Stored data entries:
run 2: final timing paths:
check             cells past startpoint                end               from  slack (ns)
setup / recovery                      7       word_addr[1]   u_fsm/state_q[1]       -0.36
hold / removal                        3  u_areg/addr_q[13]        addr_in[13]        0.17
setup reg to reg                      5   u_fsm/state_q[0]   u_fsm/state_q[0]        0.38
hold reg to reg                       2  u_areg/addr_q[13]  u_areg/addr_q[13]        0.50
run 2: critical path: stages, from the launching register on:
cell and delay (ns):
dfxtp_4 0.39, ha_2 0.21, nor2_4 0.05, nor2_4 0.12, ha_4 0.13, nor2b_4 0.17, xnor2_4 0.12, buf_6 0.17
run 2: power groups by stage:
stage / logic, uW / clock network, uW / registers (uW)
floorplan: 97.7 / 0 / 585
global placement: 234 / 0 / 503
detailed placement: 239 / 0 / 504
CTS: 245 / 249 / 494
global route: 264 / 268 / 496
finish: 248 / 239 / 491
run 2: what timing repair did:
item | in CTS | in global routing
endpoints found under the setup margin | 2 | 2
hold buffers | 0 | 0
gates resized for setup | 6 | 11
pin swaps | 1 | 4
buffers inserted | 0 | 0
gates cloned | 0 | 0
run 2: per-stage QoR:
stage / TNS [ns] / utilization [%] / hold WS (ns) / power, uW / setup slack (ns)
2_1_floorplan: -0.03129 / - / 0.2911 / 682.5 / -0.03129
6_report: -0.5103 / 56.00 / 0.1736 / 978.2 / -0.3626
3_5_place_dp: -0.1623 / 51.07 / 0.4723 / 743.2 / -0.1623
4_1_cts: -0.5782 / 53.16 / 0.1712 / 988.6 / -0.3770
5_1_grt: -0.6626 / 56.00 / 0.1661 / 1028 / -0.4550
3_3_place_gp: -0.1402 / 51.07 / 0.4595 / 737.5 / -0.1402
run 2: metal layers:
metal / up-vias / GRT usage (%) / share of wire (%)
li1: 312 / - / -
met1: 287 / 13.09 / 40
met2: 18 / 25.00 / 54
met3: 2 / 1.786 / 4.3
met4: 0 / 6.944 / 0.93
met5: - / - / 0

---

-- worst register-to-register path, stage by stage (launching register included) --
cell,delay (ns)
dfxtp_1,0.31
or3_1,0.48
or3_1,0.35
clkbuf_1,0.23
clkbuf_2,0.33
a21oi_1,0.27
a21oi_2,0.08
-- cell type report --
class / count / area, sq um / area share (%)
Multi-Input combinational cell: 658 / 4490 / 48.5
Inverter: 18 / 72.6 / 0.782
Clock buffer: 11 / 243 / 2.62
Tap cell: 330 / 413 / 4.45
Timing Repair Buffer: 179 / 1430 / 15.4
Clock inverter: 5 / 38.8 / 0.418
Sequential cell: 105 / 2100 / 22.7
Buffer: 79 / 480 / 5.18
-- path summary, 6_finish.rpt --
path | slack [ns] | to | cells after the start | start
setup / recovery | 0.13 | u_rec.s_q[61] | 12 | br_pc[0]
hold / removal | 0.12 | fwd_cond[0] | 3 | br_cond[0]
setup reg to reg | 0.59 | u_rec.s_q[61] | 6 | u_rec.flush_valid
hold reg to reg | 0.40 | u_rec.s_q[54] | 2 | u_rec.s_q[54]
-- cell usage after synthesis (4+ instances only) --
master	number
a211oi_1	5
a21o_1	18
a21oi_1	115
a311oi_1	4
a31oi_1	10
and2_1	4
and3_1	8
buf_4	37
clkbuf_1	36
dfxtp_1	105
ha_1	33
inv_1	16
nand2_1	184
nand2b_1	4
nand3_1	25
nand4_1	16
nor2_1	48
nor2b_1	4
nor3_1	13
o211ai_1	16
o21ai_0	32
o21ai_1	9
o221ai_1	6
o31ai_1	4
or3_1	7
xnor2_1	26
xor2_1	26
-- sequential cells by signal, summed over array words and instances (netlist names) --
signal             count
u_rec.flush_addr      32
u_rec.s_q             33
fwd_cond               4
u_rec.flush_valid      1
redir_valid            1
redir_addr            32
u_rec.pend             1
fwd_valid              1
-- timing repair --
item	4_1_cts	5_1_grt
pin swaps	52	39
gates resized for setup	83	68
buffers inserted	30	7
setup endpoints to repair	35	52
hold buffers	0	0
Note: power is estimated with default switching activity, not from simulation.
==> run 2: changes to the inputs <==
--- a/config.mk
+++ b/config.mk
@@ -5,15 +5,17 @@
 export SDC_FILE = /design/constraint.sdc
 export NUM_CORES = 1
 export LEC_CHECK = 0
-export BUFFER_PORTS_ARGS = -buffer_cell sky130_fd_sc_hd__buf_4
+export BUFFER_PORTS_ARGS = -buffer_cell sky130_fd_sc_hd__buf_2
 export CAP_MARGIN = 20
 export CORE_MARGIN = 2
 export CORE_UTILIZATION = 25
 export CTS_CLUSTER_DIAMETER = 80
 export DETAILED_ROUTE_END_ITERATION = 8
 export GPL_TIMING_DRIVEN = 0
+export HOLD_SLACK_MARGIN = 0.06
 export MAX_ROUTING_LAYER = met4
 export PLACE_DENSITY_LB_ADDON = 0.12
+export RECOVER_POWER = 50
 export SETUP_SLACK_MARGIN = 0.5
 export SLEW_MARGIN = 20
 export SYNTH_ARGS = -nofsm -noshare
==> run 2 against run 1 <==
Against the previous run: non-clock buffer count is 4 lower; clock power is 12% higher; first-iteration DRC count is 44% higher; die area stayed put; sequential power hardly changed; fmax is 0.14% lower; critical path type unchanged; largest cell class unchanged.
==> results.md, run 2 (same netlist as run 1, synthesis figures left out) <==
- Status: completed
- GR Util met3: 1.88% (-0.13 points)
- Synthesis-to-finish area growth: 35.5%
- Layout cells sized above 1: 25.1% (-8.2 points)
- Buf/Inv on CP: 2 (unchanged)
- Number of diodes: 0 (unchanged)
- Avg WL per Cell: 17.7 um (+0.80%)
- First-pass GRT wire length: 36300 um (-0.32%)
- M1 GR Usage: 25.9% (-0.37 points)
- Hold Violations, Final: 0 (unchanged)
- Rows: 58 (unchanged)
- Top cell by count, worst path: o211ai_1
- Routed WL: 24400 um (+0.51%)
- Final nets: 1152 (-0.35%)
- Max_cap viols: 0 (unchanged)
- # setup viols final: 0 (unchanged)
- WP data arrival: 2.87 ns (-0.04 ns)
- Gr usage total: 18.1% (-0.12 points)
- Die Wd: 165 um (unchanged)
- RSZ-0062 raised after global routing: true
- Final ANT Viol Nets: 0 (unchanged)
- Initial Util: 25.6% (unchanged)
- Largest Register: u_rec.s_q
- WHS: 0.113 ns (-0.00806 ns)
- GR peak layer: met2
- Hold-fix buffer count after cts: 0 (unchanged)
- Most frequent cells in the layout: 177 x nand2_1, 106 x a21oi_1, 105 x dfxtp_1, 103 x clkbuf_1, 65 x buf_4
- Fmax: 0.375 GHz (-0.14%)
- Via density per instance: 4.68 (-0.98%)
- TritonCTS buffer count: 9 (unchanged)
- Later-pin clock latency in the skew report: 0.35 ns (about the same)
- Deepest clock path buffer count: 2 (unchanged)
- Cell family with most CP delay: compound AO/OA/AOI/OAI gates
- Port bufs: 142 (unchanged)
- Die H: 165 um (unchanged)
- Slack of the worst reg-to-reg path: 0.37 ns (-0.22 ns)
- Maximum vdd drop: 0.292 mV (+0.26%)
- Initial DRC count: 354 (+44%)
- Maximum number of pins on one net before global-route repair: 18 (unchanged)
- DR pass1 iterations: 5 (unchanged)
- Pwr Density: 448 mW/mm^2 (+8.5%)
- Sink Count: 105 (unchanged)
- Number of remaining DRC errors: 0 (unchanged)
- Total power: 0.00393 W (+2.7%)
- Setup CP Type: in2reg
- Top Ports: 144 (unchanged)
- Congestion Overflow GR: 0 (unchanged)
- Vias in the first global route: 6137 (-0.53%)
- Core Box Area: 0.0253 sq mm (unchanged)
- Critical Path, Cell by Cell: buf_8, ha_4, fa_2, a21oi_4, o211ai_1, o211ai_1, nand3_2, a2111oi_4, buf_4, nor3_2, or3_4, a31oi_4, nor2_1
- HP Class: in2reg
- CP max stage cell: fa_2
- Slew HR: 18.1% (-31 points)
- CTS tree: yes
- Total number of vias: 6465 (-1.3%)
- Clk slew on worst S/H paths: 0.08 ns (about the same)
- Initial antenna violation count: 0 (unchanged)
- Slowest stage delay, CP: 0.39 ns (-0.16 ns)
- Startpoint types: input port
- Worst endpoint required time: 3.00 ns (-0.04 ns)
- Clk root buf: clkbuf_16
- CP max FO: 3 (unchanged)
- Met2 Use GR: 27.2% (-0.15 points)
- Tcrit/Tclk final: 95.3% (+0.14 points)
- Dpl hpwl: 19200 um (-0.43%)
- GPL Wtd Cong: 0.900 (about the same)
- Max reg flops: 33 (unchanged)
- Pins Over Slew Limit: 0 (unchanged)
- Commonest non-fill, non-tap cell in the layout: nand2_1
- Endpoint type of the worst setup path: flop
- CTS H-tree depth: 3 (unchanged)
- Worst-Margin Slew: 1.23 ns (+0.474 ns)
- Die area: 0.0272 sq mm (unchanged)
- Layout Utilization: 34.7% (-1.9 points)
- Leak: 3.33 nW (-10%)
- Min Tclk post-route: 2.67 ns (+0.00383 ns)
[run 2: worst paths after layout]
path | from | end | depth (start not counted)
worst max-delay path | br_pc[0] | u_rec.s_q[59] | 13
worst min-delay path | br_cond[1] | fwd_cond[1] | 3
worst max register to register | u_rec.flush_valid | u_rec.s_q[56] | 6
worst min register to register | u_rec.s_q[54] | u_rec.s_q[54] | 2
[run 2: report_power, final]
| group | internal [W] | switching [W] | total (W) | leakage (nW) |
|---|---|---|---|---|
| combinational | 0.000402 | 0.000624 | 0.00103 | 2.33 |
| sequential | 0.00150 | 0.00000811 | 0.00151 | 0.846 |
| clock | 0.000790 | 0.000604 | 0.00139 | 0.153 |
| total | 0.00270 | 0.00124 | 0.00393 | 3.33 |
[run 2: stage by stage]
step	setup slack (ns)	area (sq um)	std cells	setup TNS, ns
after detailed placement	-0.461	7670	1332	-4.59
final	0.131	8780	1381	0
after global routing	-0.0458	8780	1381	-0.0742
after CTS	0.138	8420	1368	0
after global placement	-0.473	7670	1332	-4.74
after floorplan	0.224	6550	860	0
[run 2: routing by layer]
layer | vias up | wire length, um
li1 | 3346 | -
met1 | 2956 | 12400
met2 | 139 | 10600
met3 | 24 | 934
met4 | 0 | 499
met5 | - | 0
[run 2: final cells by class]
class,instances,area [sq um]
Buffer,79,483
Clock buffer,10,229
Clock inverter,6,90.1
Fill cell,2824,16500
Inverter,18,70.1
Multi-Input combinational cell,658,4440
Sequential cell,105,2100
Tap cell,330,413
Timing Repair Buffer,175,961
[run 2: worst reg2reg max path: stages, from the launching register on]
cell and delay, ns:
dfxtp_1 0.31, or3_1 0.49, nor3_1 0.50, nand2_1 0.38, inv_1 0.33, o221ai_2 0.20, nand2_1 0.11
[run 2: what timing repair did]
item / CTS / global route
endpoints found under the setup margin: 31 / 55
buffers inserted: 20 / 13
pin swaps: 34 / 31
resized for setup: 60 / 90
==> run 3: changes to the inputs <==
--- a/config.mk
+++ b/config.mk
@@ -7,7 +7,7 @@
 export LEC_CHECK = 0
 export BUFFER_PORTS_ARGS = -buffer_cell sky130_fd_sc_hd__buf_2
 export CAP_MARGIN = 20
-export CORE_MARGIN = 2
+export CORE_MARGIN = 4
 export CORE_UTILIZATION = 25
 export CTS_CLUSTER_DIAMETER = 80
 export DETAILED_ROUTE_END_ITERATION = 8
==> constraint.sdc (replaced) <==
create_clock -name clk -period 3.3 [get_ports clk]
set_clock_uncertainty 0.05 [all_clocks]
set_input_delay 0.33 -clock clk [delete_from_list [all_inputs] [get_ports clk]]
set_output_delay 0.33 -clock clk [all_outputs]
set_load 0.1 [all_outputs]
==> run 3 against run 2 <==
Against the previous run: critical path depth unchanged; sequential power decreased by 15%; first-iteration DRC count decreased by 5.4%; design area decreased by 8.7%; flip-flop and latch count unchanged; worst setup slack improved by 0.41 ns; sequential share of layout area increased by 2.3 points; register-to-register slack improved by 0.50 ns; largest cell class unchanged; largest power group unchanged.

==

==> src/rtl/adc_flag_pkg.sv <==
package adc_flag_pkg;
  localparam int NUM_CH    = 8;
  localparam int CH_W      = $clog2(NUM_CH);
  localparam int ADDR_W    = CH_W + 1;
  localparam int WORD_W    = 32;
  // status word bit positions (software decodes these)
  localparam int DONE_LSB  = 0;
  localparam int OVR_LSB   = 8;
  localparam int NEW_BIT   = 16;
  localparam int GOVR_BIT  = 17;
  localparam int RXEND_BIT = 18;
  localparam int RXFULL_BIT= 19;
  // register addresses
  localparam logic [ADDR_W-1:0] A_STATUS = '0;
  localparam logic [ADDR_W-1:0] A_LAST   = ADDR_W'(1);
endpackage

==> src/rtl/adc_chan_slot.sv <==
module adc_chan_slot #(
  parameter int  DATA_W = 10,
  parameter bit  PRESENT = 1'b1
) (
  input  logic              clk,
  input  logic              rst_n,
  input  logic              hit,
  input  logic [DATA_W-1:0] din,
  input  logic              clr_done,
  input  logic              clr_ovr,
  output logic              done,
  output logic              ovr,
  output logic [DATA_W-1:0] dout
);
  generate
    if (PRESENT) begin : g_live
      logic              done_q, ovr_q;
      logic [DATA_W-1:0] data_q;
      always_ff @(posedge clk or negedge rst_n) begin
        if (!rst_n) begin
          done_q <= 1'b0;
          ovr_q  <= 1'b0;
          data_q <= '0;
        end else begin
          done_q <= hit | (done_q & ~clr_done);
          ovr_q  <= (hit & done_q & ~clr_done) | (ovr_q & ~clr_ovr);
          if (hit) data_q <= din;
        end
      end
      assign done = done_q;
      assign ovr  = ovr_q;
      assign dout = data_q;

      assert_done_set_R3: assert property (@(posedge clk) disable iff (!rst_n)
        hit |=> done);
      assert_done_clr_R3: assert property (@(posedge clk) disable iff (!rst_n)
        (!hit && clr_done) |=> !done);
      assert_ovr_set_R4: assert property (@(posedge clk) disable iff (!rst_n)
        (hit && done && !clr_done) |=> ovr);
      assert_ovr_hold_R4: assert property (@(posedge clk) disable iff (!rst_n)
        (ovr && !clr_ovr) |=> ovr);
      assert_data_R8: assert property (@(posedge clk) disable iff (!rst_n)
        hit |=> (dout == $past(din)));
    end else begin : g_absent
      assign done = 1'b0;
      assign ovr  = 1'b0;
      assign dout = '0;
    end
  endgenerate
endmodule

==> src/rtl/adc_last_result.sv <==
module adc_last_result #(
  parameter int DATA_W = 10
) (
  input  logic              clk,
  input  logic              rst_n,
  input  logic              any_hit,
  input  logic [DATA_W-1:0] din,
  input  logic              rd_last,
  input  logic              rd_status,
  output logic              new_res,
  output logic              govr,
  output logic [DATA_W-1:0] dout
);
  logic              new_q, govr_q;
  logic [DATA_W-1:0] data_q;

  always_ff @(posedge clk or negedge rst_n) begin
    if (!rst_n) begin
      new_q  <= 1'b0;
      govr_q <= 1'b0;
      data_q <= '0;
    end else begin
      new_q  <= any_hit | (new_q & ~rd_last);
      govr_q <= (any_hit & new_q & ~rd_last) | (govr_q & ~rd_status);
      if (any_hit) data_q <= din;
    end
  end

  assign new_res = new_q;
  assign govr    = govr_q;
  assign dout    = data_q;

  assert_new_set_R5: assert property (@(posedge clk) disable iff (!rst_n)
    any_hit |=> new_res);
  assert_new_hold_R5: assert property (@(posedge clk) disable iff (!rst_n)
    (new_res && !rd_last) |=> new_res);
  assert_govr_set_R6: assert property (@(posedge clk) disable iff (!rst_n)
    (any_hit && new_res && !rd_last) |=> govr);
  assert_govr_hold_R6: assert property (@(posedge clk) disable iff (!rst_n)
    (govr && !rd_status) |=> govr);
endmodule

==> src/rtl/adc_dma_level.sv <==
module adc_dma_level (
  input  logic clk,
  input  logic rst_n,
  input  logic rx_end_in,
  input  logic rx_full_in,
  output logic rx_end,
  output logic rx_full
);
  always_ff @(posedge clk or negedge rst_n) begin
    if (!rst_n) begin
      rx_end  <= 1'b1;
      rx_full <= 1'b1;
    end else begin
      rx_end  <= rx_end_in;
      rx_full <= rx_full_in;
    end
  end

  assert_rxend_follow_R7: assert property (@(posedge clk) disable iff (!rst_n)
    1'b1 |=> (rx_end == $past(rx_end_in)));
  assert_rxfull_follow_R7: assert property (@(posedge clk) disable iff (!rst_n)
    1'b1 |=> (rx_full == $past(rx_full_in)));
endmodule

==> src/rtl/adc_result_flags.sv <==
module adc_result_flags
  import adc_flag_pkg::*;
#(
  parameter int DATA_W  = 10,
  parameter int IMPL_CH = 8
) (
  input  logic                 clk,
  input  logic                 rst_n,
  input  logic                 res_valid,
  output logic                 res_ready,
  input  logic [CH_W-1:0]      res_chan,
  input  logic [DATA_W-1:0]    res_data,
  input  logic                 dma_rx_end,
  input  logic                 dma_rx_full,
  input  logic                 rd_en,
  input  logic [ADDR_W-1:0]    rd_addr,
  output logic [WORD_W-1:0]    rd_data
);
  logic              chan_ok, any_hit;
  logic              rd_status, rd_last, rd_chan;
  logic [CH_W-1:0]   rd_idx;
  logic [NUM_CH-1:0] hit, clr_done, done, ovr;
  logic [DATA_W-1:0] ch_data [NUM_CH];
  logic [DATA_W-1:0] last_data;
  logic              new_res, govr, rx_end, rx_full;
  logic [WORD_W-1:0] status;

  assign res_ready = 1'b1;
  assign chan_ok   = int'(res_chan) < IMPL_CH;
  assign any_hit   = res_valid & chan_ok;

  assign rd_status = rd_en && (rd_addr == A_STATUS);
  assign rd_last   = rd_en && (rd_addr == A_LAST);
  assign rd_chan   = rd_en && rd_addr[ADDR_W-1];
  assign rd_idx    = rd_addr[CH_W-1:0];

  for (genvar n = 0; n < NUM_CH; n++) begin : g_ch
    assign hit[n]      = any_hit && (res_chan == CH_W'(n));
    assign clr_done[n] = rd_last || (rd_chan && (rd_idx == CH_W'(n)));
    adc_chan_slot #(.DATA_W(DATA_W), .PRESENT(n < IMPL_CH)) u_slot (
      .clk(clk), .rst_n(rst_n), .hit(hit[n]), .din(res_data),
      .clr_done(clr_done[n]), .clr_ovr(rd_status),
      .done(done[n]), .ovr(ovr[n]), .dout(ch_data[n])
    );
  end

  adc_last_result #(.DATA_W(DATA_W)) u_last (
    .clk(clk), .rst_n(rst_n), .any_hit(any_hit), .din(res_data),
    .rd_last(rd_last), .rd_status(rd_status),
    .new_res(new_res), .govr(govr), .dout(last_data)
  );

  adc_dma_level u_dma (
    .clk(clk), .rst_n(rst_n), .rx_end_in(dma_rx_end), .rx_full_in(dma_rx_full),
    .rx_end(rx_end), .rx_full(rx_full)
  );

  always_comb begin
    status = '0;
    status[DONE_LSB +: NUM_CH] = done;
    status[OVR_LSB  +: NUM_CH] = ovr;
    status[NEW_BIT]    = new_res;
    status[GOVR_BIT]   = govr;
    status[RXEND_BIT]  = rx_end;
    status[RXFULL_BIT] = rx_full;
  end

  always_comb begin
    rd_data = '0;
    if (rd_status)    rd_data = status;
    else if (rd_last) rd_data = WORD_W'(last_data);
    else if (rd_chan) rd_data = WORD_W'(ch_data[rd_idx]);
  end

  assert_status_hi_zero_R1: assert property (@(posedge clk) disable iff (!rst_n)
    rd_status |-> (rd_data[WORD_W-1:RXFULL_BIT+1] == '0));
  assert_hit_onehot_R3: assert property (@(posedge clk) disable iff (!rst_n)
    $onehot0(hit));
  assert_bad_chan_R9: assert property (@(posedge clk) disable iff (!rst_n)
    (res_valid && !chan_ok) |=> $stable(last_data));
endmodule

• [Exercise directions]:
When you reach the line containing "- Endpoint type of the worst setup path: flop" in the data above, start copying exactly, and stop after the line containing "- Min Tclk post-route: 2.67 ns (+0.00383 ns)".

• [Solution to this problem]:
- Endpoint type of the worst setup path: flop
- CTS H-tree depth: 3 (unchanged)
- Worst-Margin Slew: 1.23 ns (+0.474 ns)
- Die area: 0.0272 sq mm (unchanged)
- Layout Utilization: 34.7% (-1.9 points)
- Leak: 3.33 nW (-10%)
- Min Tclk post-route: 2.67 ns (+0.00383 ns)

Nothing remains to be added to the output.